North Dakota Insurance Commissioner Jon Godfread may have had the easiest time of all the statewide candidates seeking re-election.
That’s because he had no opponent.
The Democratic candidate was removed from the ballot because she did not meet residency requirements.
Godfread said in his second term, he wants to continue the work he’s already started – especially in terms of technology.
"One of the silver linings coming out of the COVID pandemic is that North Dakota, along with a number of other states, relaxed a lot of different regulations in regard how insurance companies can interact with their consumers," Godfread said. "It makes things a little more digital."
Godfread said he will be able to go back and review some of that code and insurance law to move the insurance industry forward into the next wave of technology.'
"It's something I'm really excited about," Godfread said.
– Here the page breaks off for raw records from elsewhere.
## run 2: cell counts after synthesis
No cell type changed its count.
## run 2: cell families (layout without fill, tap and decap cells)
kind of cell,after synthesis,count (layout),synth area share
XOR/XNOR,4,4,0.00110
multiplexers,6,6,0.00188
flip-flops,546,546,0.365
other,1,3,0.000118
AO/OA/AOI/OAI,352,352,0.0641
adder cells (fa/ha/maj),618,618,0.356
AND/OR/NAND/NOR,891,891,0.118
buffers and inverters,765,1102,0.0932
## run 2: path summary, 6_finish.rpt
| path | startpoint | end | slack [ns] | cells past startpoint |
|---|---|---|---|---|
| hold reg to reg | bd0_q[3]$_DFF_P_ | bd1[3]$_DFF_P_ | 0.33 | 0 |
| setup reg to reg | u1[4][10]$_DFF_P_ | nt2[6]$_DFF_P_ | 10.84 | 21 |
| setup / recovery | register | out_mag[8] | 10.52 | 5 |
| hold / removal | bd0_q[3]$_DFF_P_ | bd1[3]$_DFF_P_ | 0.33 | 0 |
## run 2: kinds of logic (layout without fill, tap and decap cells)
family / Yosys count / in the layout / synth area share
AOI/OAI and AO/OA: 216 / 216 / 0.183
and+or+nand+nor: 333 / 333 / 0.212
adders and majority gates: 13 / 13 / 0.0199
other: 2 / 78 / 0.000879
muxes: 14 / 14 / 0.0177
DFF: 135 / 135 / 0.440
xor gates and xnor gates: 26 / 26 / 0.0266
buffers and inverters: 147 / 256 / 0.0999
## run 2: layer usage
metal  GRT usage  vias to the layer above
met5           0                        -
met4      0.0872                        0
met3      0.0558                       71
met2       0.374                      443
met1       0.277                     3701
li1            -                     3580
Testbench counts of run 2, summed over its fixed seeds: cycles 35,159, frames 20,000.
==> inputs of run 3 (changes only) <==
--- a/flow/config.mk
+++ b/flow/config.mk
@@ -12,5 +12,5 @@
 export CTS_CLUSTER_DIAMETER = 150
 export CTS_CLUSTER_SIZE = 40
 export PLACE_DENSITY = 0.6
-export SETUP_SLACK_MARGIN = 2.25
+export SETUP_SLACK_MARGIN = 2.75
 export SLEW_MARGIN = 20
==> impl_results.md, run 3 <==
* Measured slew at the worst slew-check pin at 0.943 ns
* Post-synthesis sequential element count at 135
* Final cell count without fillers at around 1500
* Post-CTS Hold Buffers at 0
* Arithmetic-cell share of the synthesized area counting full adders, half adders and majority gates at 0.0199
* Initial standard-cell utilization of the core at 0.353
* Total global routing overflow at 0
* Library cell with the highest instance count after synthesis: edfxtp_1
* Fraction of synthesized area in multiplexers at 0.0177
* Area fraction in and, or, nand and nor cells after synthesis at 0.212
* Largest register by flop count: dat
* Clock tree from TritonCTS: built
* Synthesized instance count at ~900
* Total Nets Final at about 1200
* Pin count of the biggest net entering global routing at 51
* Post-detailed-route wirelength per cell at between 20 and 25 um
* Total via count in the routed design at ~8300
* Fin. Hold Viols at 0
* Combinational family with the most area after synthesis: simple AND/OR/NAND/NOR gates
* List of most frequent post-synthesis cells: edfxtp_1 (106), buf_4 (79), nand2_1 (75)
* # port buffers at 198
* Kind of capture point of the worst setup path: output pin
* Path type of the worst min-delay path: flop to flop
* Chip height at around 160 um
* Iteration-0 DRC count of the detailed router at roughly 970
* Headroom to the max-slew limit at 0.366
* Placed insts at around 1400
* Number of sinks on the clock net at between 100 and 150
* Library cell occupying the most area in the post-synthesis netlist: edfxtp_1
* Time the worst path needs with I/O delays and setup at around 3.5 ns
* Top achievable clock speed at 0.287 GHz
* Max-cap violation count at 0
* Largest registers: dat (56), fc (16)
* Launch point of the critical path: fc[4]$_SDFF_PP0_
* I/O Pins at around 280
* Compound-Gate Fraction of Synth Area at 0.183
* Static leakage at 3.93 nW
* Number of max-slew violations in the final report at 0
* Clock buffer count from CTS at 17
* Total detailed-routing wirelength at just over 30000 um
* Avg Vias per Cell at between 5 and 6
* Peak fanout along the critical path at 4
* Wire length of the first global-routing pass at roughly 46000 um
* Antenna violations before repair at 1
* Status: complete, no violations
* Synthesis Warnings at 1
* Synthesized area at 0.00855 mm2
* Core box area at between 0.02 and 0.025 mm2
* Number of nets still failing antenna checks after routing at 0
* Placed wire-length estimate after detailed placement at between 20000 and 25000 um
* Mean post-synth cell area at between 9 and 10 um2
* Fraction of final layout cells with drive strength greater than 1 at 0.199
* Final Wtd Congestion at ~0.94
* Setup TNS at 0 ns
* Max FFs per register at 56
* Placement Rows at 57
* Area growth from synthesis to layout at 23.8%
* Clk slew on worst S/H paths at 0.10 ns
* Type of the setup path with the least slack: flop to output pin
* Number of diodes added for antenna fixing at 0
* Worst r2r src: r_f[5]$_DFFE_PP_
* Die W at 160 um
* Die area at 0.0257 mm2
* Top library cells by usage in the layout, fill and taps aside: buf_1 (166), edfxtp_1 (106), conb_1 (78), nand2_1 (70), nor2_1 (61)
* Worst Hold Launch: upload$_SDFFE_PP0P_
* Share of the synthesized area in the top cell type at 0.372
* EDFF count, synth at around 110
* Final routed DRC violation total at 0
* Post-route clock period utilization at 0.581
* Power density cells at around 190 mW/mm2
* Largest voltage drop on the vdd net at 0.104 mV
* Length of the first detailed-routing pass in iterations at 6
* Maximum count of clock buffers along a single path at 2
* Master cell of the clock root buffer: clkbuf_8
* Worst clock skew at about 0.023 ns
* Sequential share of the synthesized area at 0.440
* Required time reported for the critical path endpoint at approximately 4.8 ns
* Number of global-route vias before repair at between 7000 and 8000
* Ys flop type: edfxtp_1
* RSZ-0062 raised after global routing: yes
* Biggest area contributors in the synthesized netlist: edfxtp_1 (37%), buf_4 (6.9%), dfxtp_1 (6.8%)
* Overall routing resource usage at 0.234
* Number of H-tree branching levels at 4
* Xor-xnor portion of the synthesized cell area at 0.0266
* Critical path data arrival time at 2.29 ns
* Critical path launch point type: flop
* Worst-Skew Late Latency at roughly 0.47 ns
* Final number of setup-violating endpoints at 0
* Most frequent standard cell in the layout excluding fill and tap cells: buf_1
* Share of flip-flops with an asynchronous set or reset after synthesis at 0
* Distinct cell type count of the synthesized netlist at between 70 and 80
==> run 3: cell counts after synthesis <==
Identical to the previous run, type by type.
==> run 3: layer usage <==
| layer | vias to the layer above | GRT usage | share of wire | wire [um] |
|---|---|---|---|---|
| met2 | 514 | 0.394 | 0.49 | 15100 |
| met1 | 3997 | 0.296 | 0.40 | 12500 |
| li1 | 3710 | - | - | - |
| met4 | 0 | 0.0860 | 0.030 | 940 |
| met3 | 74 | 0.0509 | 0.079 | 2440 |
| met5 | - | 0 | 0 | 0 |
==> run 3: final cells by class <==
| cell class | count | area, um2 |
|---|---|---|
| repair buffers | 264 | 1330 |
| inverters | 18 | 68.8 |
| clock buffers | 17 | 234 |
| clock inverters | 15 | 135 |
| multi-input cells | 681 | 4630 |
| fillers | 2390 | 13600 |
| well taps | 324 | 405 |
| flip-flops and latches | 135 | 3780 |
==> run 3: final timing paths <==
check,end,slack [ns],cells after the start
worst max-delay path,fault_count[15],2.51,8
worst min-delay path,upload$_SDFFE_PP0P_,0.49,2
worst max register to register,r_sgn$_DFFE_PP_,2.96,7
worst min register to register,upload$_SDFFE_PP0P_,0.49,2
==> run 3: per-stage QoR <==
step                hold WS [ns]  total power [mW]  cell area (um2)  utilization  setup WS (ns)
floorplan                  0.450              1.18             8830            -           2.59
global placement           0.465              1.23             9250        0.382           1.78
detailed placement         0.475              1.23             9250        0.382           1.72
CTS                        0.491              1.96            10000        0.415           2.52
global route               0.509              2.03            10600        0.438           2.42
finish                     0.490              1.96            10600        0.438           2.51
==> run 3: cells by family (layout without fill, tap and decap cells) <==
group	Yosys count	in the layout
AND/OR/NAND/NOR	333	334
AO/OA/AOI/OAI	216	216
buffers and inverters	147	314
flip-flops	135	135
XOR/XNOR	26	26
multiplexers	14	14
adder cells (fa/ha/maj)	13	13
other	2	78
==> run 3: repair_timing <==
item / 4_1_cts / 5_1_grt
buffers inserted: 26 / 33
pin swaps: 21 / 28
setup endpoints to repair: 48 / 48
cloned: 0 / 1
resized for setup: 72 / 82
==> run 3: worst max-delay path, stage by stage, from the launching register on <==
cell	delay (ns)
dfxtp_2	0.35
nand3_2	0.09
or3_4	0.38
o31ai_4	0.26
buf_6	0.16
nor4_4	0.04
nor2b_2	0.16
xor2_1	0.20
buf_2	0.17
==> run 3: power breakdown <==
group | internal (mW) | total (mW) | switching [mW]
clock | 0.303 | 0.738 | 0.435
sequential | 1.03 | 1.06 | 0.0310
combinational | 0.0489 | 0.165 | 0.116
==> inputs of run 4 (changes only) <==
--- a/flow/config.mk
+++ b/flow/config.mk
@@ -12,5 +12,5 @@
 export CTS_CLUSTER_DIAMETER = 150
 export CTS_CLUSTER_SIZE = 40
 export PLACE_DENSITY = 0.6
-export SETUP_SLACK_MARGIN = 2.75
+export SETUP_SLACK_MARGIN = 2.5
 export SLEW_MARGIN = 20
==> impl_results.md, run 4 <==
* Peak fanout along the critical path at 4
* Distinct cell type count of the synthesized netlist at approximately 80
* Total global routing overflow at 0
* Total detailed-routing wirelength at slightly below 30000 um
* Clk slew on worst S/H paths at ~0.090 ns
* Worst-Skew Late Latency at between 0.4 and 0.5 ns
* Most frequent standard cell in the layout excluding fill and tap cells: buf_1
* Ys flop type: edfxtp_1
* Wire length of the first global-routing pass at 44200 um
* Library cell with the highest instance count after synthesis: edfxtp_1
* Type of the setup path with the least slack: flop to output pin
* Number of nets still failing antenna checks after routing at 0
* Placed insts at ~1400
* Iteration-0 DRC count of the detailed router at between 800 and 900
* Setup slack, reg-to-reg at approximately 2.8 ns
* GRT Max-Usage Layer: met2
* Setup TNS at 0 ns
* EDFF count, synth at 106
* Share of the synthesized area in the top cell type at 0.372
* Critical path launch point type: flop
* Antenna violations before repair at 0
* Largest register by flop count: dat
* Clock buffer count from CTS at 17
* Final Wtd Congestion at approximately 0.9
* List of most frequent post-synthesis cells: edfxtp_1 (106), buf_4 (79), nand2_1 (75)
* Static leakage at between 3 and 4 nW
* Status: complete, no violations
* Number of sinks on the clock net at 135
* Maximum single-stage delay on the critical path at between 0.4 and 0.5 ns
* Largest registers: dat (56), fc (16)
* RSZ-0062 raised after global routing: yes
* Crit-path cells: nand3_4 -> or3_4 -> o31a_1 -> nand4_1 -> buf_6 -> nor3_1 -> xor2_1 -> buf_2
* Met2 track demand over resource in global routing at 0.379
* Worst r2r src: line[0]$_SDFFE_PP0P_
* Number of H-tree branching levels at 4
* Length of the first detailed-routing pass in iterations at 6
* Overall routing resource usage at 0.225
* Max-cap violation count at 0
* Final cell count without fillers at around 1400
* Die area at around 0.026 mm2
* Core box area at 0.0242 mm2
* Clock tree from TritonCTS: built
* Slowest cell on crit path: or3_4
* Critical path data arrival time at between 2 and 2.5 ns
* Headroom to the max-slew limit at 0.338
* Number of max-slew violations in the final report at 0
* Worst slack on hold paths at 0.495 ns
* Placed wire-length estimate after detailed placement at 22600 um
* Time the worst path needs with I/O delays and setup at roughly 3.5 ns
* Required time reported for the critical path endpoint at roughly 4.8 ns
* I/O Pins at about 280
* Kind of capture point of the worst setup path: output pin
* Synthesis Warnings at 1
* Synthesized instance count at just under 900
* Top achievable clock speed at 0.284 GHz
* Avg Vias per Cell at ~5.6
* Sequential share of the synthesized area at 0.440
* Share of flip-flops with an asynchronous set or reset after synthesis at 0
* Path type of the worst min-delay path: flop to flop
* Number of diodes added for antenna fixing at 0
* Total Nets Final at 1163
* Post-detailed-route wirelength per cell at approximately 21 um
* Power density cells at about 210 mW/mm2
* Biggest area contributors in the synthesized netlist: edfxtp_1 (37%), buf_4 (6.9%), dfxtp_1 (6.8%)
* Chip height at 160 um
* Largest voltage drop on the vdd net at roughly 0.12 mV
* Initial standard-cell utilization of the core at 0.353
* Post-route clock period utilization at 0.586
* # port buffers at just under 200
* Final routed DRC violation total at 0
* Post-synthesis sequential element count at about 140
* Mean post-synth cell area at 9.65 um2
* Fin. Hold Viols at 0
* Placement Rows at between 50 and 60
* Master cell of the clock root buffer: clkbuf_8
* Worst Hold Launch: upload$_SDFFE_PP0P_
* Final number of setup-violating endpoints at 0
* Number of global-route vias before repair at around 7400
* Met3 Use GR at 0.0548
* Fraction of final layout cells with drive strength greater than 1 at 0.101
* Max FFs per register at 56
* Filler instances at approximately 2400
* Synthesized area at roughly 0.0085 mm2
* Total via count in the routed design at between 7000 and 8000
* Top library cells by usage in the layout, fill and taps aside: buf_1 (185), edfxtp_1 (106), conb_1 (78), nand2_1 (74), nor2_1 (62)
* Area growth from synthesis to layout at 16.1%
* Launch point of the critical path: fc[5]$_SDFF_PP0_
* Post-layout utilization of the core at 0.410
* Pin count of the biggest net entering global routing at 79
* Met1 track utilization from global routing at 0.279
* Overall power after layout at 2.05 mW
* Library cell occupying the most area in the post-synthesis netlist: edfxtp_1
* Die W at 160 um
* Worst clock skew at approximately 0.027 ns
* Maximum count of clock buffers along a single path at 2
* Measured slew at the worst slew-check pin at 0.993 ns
Source: an optimization exercise on an open RTL-to-GDS flow (aim: small area). Production flows keep margins and buffers that such runs may drop.
Only simulation tests tie the RTL to the original design; equivalence was not proved.
Power is estimated from default activity; no workload was simulated.

==> try-indigo: inputs <==
==> flow/design.v <==
module cal_eval (
    input  wire        clk,
    input  wire        rst,         
    input  wire        in_valid,
    output wire        in_ready,
    input  wire [31:0] raw,
    input  wire [31:0] c0,
    input  wire [31:0] c1,
    input  wire [31:0] c2,
    output reg         out_valid,
    output wire [31:0] result
);
    localparam [3:0] IDLE = 4'd0,  PRE = 4'd1,  M0  = 4'd2,  M1  = 4'd3,
                     ML   = 4'd4,  MN  = 4'd5,  RND = 4'd6,  PACK = 4'd7,
                     D0   = 4'd8,  D1  = 4'd9,  D2  = 4'd10, ALN = 4'd11,
                     AOP  = 4'd12, NEG = 4'd13, NRM = 4'd14;
    reg  [3:0]  st;
    reg  [1:0]  ph;           
    reg         rs, rh;
    reg  [8:0]  rx;
    reg  [22:0] rf;
    reg         ms;
    reg  [7:0]  mx;
    reg  [22:0] mm;           
    reg  [31:0] r_c1, r_c0;
    reg  [26:0] a;
    reg  [9:0]  e;
    reg         s, spn, spi, bgc;
    assign in_ready = (st == IDLE);
    assign result   = {ms, mx, mm};
    wire        c1h = |r_c1[30:23];
    wire        c0h = |r_c0[30:23];
    wire [9:0]  c1x = {2'b00, r_c1[30:24], r_c1[23] | ~c1h};
    wire [9:0]  c0x = {2'b00, r_c0[30:24], r_c0[23] | ~c0h};
    wire        cs  = ph[1] ? r_c0[31] : r_c1[31];
    wire        esub = cs ^ ms;    
    wire        mh  = |mx;      
    wire [9:0]  mxe = {2'b00, mx[7:1], mx[0] | ~mh};
    wire [9:0]  rxe = {rx[8], rx};
    wire m_fz  = (mm == 23'd0);
    wire m_z   = m_fz & ~mh;           
    wire m_zs  = m_fz & ~mx[0];        
    wire m_ff  = &mx;
    wire m_nan = m_ff & ~m_fz;
    wire m_inf = m_ff & m_fz;
    wire e_neg  = e[9];
    wire e_zero = (e == 10'd0);
    wire e_gt1  = ~e[9] & (|e[8:1]);            
    wire e_lt1  = e[9] | e_zero;                
    wire e_ovf  = ~e[9] & (e[8] | (&e[7:0]));   
    wire a_hz   = (a[26:1] == 26'd0);
    wire a_zero = a_hz & ~a[0];
    reg         sel_r, sel_rf, sel_c, sel_m, b_one, ainv;
    wire        sel_r_on = sel_rf | (sel_r & mm[0]);
    wire [23:0] bm = ({24{sel_r_on}} & {rh, rf})
                   | ({24{sel_c & ~ph[1]}} & {c1h, r_c1[22:0]})
                   | ({24{sel_c &  ph[1]}} & {c0h, r_c0[22:0]})
                   | ({24{sel_m}} & {mh, mm})
                   | {23'd0, b_one};
    wire [27:0] sum = {1'b0, a ^ {27{ainv}}} + {1'b0, bm, 3'b000} + {27'd0, ainv};
    wire        b_fz = (bm[22:0] == 23'd0);
    reg         ea_e, ea_m1, ea_k;                
    reg         eb_r, eb_m, eb_mn, eb_c, eb_m1, eb_two;
    reg         eci;
    wire [9:0]  ea = ({10{ea_e}} & e) | ({10{ea_m1}} & 10'h3FF) | ({10{ea_k}} & 10'h36A);
    wire [9:0]  eb = ({10{eb_r}} & rxe) | ({10{eb_m}} & mxe) | ({10{eb_mn}} & ~mxe)
                   | ({10{eb_c & ~ph[1]}} & c1x) | ({10{eb_c & ph[1]}} & c0x)
                   | ({10{eb_m1}} & 10'h3FF) | {8'd0, eb_two, 1'b0};
    wire [9:0]  esum = ea + eb + {9'd0, eci};
    wire        eb_ff = (eb == 10'h0FF);
    wire x_nan = eb_ff & ~b_fz;
    wire x_inf = eb_ff & b_fz;
    reg  [3:0]  st_n;
    reg  [1:0]  a_op;         
    reg         a_clr, e_ld;
    wire rnd = a[2] & (a[1] | a[0] | a[3]);
    always @* begin
        st_n = st;
        sel_r = 1'b0; sel_rf = 1'b0; sel_c = 1'b0; sel_m = 1'b0; b_one = 1'b0; ainv = 1'b0;
        a_op = 2'd0; a_clr = 1'b0;
        ea_e = 1'b1; ea_m1 = 1'b0; ea_k = 1'b0;
        eb_r = 1'b0; eb_m = 1'b0; eb_mn = 1'b0; eb_c = 1'b0; eb_m1 = 1'b0; eb_two = 1'b0;
        eci = 1'b0; e_ld = 1'b0;
        case (st)
            PRE: begin                                    
                sel_rf = 1'b1;
                ea_e = 1'b0; ea_m1 = 1'b1; eb_r = 1'b1;
                if (rh || b_fz) st_n = M0;
            end
            M0: begin                                     
                sel_rf = 1'b1; a_clr = 1'b1;
                ea_e = 1'b0; ea_k = 1'b1; eb_r = 1'b1; e_ld = 1'b1;
                st_n = M1;
            end
            M1: begin                                     
                eb_m = 1'b1; e_ld = 1'b1;
                st_n = (spn | spi) ? PACK : ML;
            end
            ML: begin
                if (!m_zs) begin                           
                    sel_r = 1'b1; a_op = 2'd1;
                    eci = 1'b1; e_ld = 1'b1;
                end else if (e_lt1 && !a_hz) begin       
                    if (e_neg) begin
                        a_op = 2'd2; eb_two = 1'b1;
                    end else begin
                        a_op = 2'd1; eci = 1'b1;
                    end
                    e_ld = 1'b1;
                end else
                    st_n = MN;
            end
            MN: begin
                if (!a[26] && e_gt1) begin
                    a_op = 2'd3; eb_m1 = 1'b1; e_ld = 1'b1;
                end
                st_n = RND;
            end
            RND: begin
                b_one = rnd;
                if (sum[27]) begin
                    a_op = 2'd1; eci = 1'b1; e_ld = 1'b1;
                end
                st_n = PACK;
            end
            PACK: begin
                a_clr = 1'b1;
                st_n = (ph == 2'd3) ? IDLE : (ph[0] ? M0 : D0);
            end
            D0: begin                                     
                sel_c = 1'b1;
                ea_e = 1'b0; eb_c = 1'b1; e_ld = 1'b1;
                st_n = D1;
            end
            D1: begin                                     
                a_clr = 1'b1;
                eb_mn = 1'b1; eci = 1'b1; e_ld = 1'b1;
                st_n = (spn | spi) ? PACK : D2;
            end
            D2: begin                                     
                if (e_neg) sel_c = 1'b1; else sel_m = 1'b1;
                st_n = e_zero ? AOP : ALN;
            end
            ALN: begin
                if (!e_zero && !a_hz) begin
                    a_op = 2'd1;
                    if (e_neg) eci = 1'b1; else eb_m1 = 1'b1;
                    e_ld = 1'b1;
                end else
                    st_n = AOP;
            end
            AOP: begin
                if (bgc) sel_c = 1'b1; else sel_m = 1'b1;
                ainv = esub;
                ea_e = 1'b0; e_ld = 1'b1;
                if (bgc) eb_c = 1'b1; else eb_m = 1'b1;
                if (!esub && sum[27]) begin
                    a_op = 2'd1; eci = 1'b1;
                end
                st_n = (esub && !sum[27]) ? NEG : NRM;
            end
            NEG: begin                                    
                ainv = 1'b1;
                st_n = NRM;
            end
            NRM: begin
                if (!a[26] && e_gt1 && !a_zero) begin
                    a_op = 2'd3; eb_m1 = 1'b1; e_ld = 1'b1;
                end else
                    st_n = RND;
            end
            default: ;
        endcase
    end
    reg [26:0] a_n;
    always @* begin
        case (a_op)
            2'd0: a_n = sum[26:0];
            2'd1: a_n = {sum[27:2], sum[1] | sum[0]};
            2'd2: a_n = {2'b00, a[26:3], a[2] | a[1] | a[0]};
            default: a_n = {a[25:0], 1'b0};
        endcase
        if (a_clr) a_n = 27'd0;
    end
    wire ovf = a[26] & e_ovf;
    always @(posedge clk) begin
        if (rst) begin
            st        <= IDLE;
            out_valid <= 1'b0;
        end else begin
            st        <= (st == IDLE && in_valid) ? PRE : st_n;
            out_valid <= (st == PACK) && (ph == 2'd3);
        end
    end
    always @(posedge clk) begin
        a <= a_n;
        e <= esum;               
        case (st)
            IDLE: if (in_valid) begin
                ph   <= 2'd0;
                rs   <= raw[31];
                rh   <= |raw[30:23];
                rx   <= (raw[30:23] == 8'd0) ? 9'd1 : {1'b0, raw[30:23]};
                rf   <= raw[22:0];
                ms   <= c2[31];
                mx   <= c2[30:23];
                mm   <= c2[22:0];
                r_c1 <= c1;
                r_c0 <= c0;
            end
            PRE: if (!rh && !b_fz) begin
                {rh, rf} <= {rf, 1'b0};
                rx <= esum[8:0];
            end
            M0: begin
                s   <= rs ^ ms;
                spn <= x_nan | m_nan | (x_inf & m_z) | (m_inf & ~rh);
                spi <= x_inf | m_inf;
            end
            M1: mx[0] <= mh;
            ML: if (!m_zs)
                {mx[0], mm} <= {1'b0, mx[0], mm[22:1]};
            PACK: begin
                ph <= ph + 2'd1;
                if (spn) begin
                    ms <= 1'b0; mx <= 8'hFF; mm <= 23'h400000;
                end else if (spi || ovf) begin
                    ms <= s; mx <= 8'hFF; mm <= 23'h000000;
                end else begin
                    ms <= s;
                    mx <= a[26] ? e[7:0] : 8'd0;
                    mm <= a[25:3];
                end
            end
            D0: begin
                spn  <= x_nan | m_nan | (x_inf & m_inf & esub);
                spi  <= x_inf | m_inf;
                s    <= x_inf ? cs : ms;
            end
            D2: begin
                bgc <= ~e_neg;
                s   <= e_neg ? ms : cs;
            end
            NEG: s <= ms;
            NRM: if (!(!a[26] && e_gt1 && !a_zero) && a_zero && esub)
                s <= 1'b0;
            default: ;
        endcase
    end
endmodule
Godfread said the state’s insurance market is “strong and competitive,” especially across those lines his office directly regulates. He said most of the issues come from flood insurance and health insurance.
"Both of those lines of insurance have a really strong federal presence," Godfread said.
Godfread said he is supporting efforts to bring some of that regulatory authority back to the state.
"By being able to do that, we're able to adapt to some of the uniqueness inherently in North Dakota and in other states," Godfread said. "It's tough to find the 'one-size-fits-all' metghod for flood insurance or health insurance."
Godfread said the North Dakota Legislature knows the people of our state better than Congress. He said there have been attempts to further erode state insurance regulation. But he said the federal McCarron-Ferguson Act gives state-based insurance regulation its foundation.